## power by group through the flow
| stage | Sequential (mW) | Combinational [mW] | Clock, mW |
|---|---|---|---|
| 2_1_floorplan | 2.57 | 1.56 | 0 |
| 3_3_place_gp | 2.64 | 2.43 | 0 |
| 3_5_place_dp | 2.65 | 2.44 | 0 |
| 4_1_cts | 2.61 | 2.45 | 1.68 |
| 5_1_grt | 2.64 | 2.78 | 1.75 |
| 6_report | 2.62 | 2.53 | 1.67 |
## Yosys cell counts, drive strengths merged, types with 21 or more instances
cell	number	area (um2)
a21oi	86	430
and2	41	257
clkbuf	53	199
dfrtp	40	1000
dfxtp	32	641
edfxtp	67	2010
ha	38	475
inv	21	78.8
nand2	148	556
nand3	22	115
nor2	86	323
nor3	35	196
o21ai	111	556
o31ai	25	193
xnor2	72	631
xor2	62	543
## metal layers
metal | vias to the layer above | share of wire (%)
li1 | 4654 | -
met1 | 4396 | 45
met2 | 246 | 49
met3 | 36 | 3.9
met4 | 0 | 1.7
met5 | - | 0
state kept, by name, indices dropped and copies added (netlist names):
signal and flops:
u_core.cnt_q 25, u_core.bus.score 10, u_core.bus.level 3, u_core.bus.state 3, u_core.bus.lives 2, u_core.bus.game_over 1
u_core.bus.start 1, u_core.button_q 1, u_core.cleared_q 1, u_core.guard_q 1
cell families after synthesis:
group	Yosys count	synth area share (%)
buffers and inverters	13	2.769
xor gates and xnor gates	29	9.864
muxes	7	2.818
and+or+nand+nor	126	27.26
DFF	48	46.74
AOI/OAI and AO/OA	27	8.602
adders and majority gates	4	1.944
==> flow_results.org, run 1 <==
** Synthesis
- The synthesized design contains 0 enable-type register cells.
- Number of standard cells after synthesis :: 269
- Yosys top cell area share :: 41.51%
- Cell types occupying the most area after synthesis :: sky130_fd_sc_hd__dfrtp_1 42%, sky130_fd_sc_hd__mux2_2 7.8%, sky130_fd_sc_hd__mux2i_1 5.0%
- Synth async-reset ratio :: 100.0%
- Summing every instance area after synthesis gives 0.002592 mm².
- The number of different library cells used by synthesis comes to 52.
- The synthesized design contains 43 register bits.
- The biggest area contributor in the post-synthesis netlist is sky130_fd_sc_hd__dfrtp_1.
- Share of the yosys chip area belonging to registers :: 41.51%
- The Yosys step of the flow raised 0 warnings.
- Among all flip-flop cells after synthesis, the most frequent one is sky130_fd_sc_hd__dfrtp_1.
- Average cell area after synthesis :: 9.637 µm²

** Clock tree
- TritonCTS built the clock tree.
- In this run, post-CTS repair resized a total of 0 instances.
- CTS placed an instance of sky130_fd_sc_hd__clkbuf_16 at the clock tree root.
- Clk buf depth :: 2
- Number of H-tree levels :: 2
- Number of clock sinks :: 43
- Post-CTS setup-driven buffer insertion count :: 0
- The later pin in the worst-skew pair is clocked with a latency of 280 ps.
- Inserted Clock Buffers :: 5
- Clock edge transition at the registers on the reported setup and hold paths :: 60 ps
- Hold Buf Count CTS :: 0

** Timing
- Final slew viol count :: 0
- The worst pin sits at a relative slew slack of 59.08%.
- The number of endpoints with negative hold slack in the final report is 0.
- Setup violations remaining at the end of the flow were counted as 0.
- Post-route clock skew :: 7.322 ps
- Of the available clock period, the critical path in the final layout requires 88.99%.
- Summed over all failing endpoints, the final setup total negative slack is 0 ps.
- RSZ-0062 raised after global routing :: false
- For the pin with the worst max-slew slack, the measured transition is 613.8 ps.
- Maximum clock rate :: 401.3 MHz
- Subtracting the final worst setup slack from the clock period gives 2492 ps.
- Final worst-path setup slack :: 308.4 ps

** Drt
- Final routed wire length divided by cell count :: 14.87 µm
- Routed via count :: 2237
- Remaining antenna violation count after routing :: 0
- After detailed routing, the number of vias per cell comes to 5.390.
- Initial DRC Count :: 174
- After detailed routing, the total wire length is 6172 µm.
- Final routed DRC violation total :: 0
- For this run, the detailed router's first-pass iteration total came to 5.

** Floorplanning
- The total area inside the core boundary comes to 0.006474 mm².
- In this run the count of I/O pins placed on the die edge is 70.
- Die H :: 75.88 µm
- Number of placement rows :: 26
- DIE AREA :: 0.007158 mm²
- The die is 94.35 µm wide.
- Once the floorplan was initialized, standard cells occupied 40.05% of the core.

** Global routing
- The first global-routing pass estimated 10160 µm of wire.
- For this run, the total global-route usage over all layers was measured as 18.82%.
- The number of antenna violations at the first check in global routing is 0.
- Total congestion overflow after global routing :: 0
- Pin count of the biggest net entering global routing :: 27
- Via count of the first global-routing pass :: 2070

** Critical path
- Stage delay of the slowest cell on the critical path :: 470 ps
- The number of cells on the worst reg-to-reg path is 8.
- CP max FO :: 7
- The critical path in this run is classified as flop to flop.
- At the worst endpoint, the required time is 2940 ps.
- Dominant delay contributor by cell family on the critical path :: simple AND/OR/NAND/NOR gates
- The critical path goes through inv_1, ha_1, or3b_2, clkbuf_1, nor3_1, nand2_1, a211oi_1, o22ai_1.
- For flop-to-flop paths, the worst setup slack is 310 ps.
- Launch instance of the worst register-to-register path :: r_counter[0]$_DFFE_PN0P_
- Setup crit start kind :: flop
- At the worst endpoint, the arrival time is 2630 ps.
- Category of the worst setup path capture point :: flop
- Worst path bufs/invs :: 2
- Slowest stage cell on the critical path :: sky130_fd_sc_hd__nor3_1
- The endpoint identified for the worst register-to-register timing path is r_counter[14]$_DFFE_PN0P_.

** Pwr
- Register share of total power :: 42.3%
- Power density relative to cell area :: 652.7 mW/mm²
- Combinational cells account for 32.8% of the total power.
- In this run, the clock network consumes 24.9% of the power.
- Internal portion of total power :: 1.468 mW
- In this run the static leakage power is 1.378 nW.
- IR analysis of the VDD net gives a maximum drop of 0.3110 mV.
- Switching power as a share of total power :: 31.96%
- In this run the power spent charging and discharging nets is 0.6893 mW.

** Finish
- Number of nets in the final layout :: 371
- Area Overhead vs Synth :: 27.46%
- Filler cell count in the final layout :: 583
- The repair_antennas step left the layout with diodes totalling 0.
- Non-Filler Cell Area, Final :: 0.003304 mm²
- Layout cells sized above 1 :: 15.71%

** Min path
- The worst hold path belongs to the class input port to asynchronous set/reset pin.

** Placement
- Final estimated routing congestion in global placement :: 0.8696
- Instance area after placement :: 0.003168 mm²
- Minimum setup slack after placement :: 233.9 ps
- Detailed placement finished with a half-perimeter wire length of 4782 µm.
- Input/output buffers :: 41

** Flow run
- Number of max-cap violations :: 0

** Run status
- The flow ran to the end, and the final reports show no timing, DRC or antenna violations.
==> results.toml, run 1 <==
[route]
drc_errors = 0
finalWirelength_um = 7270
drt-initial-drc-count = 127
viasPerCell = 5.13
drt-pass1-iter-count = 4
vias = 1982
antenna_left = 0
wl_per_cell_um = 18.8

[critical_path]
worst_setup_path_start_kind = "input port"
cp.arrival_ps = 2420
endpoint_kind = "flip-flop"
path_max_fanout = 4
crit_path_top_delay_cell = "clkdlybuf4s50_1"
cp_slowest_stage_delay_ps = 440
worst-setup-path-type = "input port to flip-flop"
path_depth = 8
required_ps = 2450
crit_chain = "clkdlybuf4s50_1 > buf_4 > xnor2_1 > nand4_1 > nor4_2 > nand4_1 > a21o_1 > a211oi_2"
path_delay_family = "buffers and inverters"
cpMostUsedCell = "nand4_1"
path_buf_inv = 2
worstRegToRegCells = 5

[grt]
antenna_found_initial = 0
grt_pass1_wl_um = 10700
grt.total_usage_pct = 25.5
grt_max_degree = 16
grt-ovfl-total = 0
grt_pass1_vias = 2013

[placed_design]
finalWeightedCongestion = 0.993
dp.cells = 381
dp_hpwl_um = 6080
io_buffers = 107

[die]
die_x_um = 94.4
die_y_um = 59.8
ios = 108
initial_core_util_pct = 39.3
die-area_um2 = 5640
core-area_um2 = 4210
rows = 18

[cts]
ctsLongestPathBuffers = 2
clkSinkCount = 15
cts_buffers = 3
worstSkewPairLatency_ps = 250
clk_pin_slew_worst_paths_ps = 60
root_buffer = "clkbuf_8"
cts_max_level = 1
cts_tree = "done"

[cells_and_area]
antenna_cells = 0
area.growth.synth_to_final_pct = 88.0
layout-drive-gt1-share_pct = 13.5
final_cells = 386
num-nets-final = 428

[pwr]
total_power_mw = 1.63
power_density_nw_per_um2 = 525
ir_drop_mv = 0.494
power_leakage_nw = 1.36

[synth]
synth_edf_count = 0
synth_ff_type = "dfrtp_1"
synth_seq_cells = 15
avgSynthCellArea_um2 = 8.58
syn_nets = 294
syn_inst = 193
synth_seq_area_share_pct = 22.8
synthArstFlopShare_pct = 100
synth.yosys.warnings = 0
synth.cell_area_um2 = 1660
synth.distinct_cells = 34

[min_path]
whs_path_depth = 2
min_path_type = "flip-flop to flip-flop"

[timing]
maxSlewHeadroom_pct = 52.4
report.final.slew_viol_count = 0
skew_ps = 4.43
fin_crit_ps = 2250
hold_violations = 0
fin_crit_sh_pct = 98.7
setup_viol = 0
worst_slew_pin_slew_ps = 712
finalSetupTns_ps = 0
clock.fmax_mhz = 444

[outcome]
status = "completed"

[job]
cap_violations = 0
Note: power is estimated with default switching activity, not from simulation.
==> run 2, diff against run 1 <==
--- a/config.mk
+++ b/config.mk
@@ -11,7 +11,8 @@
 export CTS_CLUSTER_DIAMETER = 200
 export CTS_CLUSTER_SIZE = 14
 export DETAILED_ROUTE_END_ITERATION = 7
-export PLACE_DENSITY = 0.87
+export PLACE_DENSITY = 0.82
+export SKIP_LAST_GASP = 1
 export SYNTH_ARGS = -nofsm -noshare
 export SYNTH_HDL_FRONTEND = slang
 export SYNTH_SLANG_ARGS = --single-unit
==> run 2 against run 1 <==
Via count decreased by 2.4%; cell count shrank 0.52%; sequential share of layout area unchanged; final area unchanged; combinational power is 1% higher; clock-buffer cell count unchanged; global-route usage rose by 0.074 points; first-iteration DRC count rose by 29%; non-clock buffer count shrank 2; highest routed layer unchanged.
## src/rtl/l2_req_arbiter.sv

```systemverilog
// l2_req_arbiter: shares one L2 port between the L1 I-side and D-side miss paths,
// round-robin on ties, latching the winner's operands until l2_resp.
module l2_req_arbiter #(
  parameter int ADDR_W = 32,
  parameter int LINE_W = 256,
  parameter int CNT_W  = 16
) (
  input  logic              clk,
  input  logic              rst,
  input  logic              i_read,
  input  logic [ADDR_W-1:0] i_addr,
  output logic [LINE_W-1:0] i_rdata,
  output logic              i_resp,
  input  logic              d_read,
  input  logic              d_write,
  input  logic [ADDR_W-1:0] d_addr,
  input  logic [LINE_W-1:0] d_wdata,
  output logic [LINE_W-1:0] d_rdata,
  output logic              d_resp,
  output logic              l2_read,
  output logic              l2_write,
  output logic [ADDR_W-1:0] l2_addr,
  output logic [LINE_W-1:0] l2_wdata,
  input  logic [LINE_W-1:0] l2_rdata,
  input  logic              l2_resp,
  output logic [CNT_W-1:0]  conflict_count
);
  typedef enum logic [1:0] {IDLE, BUSY_I, BUSY_D} state_t;
  state_t              state_q, state_d;
  logic                last_d_q, last_d_d;
  logic                op_wr_q, op_wr_d;
  logic [ADDR_W-1:0]   addr_q, addr_d;
  logic [LINE_W-1:0]   wdata_q, wdata_d;
  logic [CNT_W-1:0]    cnt_q, cnt_d;
  logic                i_req, d_req, grant_i, grant_d, busy;
  always_comb begin
    i_req    = i_read;
    d_req    = d_read | d_write;
    grant_i  = i_req & (~d_req | last_d_q);
    grant_d  = d_req & (~i_req | ~last_d_q);
    state_d  = state_q;
    last_d_d = last_d_q;
    op_wr_d  = op_wr_q;
    addr_d   = addr_q;
    wdata_d  = wdata_q;
    cnt_d    = cnt_q;
    if (state_q == IDLE) begin
      if (grant_i) begin
        state_d  = BUSY_I;
        last_d_d = 1'b0;
        op_wr_d  = 1'b0;
        addr_d   = i_addr;
      end
      if (grant_d) begin
        state_d  = BUSY_D;
        last_d_d = 1'b1;
        op_wr_d  = d_write;
        addr_d   = d_addr;
        wdata_d  = d_wdata;
      end
      if (i_req && d_req && cnt_q != '1) cnt_d = cnt_q + CNT_W'(1);
    end else if (l2_resp) begin
      state_d = IDLE;
    end
  end
  always_ff @(posedge clk or negedge rst) begin
    if (!rst) begin
      state_q  <= IDLE;
      last_d_q <= 1'b1;
      op_wr_q  <= 1'b0;
      addr_q   <= '0;
      wdata_q  <= '0;
      cnt_q    <= '0;
    end else begin
      state_q  <= state_d;
      last_d_q <= last_d_d;
      op_wr_q  <= op_wr_d;
      addr_q   <= addr_d;
      wdata_q  <= wdata_d;
      cnt_q    <= cnt_d;
    end
  end
  assign busy           = state_q != IDLE;
  assign l2_read        = busy & ~op_wr_q;
  assign l2_write       = busy & op_wr_q;
  assign l2_addr        = busy ? addr_q : '0;
  assign l2_wdata       = busy ? wdata_q : '0;
  assign i_resp         = (state_q == BUSY_I) & l2_resp;
  assign d_resp         = (state_q == BUSY_D) & l2_resp;
  // read data mirrors L2 but is forced low while reset is asserted
  assign i_rdata        = rst ? l2_rdata : '0;
  assign d_rdata        = rst ? l2_rdata : '0;
  assign conflict_count = cnt_q;
endmodule

```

..............................

> Directions: Among the entries above, the line containing "export DETAILED_ROUTE_END_ITERATION = 7", the line containing "run 2 against", and all lines between them are to be restated word for word; nothing else belongs in the reply.

> Answer section:
 export DETAILED_ROUTE_END_ITERATION = 7
-export PLACE_DENSITY = 0.87
+export PLACE_DENSITY = 0.82
+export SKIP_LAST_GASP = 1
 export SYNTH_ARGS = -nofsm -noshare
 export SYNTH_HDL_FRONTEND = slang
 export SYNTH_SLANG_ARGS = --single-unit
==> run 2 against run 1 <==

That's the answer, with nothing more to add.